Please don't flame me. I acknowledged that both the wonderful and the incompetent instructors exist.
ebear, BSN, RN
934 Posts
Bryan,
It's hard to determine whether your instructors are "clueless" or not been active in actual nursing for a long time. Is it possible for a CRNA in your area to provide an "inservice" for your instructors? Or is it possible to borrow an LMA to show the instructors PRIVATELY? Gosh, you could even ask that they google "laryngeal mask airway".
GilaRRT
1,905 Posts
You need to remember that nursing is a huge field and not everybody is well versed in every aspect. I cannot say if your instructors are good or bad based on what they know about supraglottic devices. Be respectfull and careful about how you approach this subject. Remember, the LMA and ETC are both considered supraglottic devices and often grouped together. In addition, several types of LMA's exist. Specific types such as the LMA proseal have features that are similar to the ETC, while other types use fiberoptics and camera technology or can be used to perform blind intubation.Heck, I can think of two other devices that look and function like the ETC. The King and the easy tube.I can see how easy it can be to confuse the various devices.
FlyingScot, RN
2,016 Posts
I think if you are going to instruct others about a subject the onus is on you to at least do a little research before you present the topic especially if it is unfamiliar to you. In this day of internet info it would have taken about 5 minutes to get all the information that instructor would have needed to teach advanced airways at this level. There is no excuse for being "clueless" in this day and age.
RN1989
1,348 Posts
Chances are your instructors have been so busy trying to keep their jobs that they have not kept up with advances and new things in healthcare (although airways other than ETTs aren't necessarily new). Many profs that I know have so many ignorant little things that they must do to keep their jobs that the practical things get left behind. Most likely your instructors are not working a second job at a hospital and are not taking ACLS every 2 years.

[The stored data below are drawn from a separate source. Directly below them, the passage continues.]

File: src/rtl/conv_enc_k3.sv
// conv_enc_k3: rate-1/2 K=3 convolutional encoder with valid/ready handshakes on both sides.
// Define CONV_ENC_TAIL_EN to append two zero tail symbols per frame (trellis back to state 0).
module conv_enc_k3 #(
   parameter int         FRAME_LEN = 8,
   parameter logic [2:0] G0        = 3'b111,
   parameter logic [2:0] G1        = 3'b101
) (
   input  logic       clk,
   input  logic       rst,
   input  logic       in_valid,
   output logic       in_ready,
   input  logic       in_bit,
   output logic       out_valid,
   input  logic       out_ready,
   output logic [1:0] out_pair,
   output logic       out_last
);
   localparam int FW = $clog2(FRAME_LEN) + 1;
   logic          run_q;
   logic [1:0]    sr_q, sr_d;
   logic [FW-1:0] fcnt_q, fcnt_d;
   logic          out_valid_q, out_valid_d;
   logic [1:0]    pair_q, pair_d;
   logic          last_q, last_d;
   logic          slot, load, b, fr_end;
   logic [2:0]    w;
`ifdef CONV_ENC_TAIL_EN
   typedef enum logic {DATA, TAIL} state_t;
   state_t state_q, state_d;
   logic   tcnt_q, tcnt_d, tail_go;
   always_ff @(posedge clk or negedge rst) begin
      if (!rst) state_q <= DATA;
      else state_q <= state_d;
   end
   always_comb begin
      state_d = state_q;
      if (state_q == DATA && in_valid && in_ready && fr_end) state_d = TAIL;
      else if (tail_go && tcnt_q) state_d = DATA;
   end
`endif
   // run_q keeps in_ready low until the first edge after reset release
   always_comb begin
      slot     = !out_valid_q || out_ready;
      fr_end   = fcnt_q == FW'(FRAME_LEN - 1);
`ifdef CONV_ENC_TAIL_EN
      in_ready = run_q && slot && state_q == DATA;
      tail_go  = slot && state_q == TAIL;
      load     = (in_valid && in_ready) || tail_go;
      b        = tail_go ? 1'b0 : in_bit;
      w        = {b, sr_q[0], sr_q[1]};
      sr_d     = !load ? sr_q : (tail_go && tcnt_q) ? 2'b00 : {sr_q[0], b};
      fcnt_d   = (!load || tail_go) ? fcnt_q : fr_end ? '0 : fcnt_q + FW'(1);
      tcnt_d   = tail_go ? !tcnt_q : (in_valid && in_ready && fr_end) ? 1'b0 : tcnt_q;
      last_d   = load ? (tail_go && tcnt_q) : last_q;
`else
      in_ready = run_q && slot;
      load     = in_valid && in_ready;
      b        = in_bit;
      w        = {b, sr_q[0], sr_q[1]};
      sr_d     = load ? {sr_q[0], b} : sr_q;
      fcnt_d   = !load ? fcnt_q : fr_end ? '0 : fcnt_q + FW'(1);
      last_d   = load ? fr_end : last_q;
`endif
      out_valid_d = load || (out_valid_q && !out_ready);
      pair_d      = load ? {^(w & G0), ^(w & G1)} : pair_q;
   end
   always_ff @(posedge clk or negedge rst) begin
      if (!rst) begin
         run_q       <= 1'b0;
         sr_q        <= 2'b00;
         fcnt_q      <= '0;
         out_valid_q <= 1'b0;
         pair_q      <= 2'b00;
         last_q      <= 1'b0;
`ifdef CONV_ENC_TAIL_EN
         tcnt_q      <= 1'b0;
`endif
      end else begin
         run_q       <= 1'b1;
         sr_q        <= sr_d;
         fcnt_q      <= fcnt_d;
         out_valid_q <= out_valid_d;
         pair_q      <= pair_d;
         last_q      <= last_d;
`ifdef CONV_ENC_TAIL_EN
         tcnt_q      <= tcnt_d;
`endif
      end
   end
   assign out_valid = out_valid_q;
   assign out_pair  = pair_q;
   assign out_last  = last_q;
endmodule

This scenario just proves to me once again that healthcare is going down the tubes and there doesn't seem to be much anyone can do about it. Nursing students are getting poor educations, they then get out in the real world and see how bad it is and quit nursing. We are short nurses, no one gets trained properly. No one wants to teach nursing because the salary sucks. The schools are pressured to pop out nursing students without adequate training, blah, blah, blah, and the cycle just continues.
Amen, Sista!!!!
lvnandmomx3
834 Posts
I agree that if you are taking on the role of teaching others then you should research what you are supposed to teach. We would be in the middle of a lecture given by a brand new instructor or a "sub" and if a question was asked tha they could not answer the class was told "that is not my specialty area you will just have to reasearch it your self. All I am doing is giving you the info that was given to me." end of conversation.
The Commuter......LMAO I know who you are talking about and FYI he is no longer teaching there......
Rnandsoccermom
172 Posts
I work with a RN that was going for a procedure at a local hospital that is using LMA's instead of ETT's for short procedures. She politely told her surgeon that she did not want a LMA used during her procedure.
It is important that the instructors know these things. LMA's are being more widely used everywhere.
I also work with a CNA going to nursing school. Her instructor told them that they didn't need to wash their hands after leaving a C-Diff isolation room. The alcohol foam was good enough.
I will be a real b**** if I ever end up in the hospital.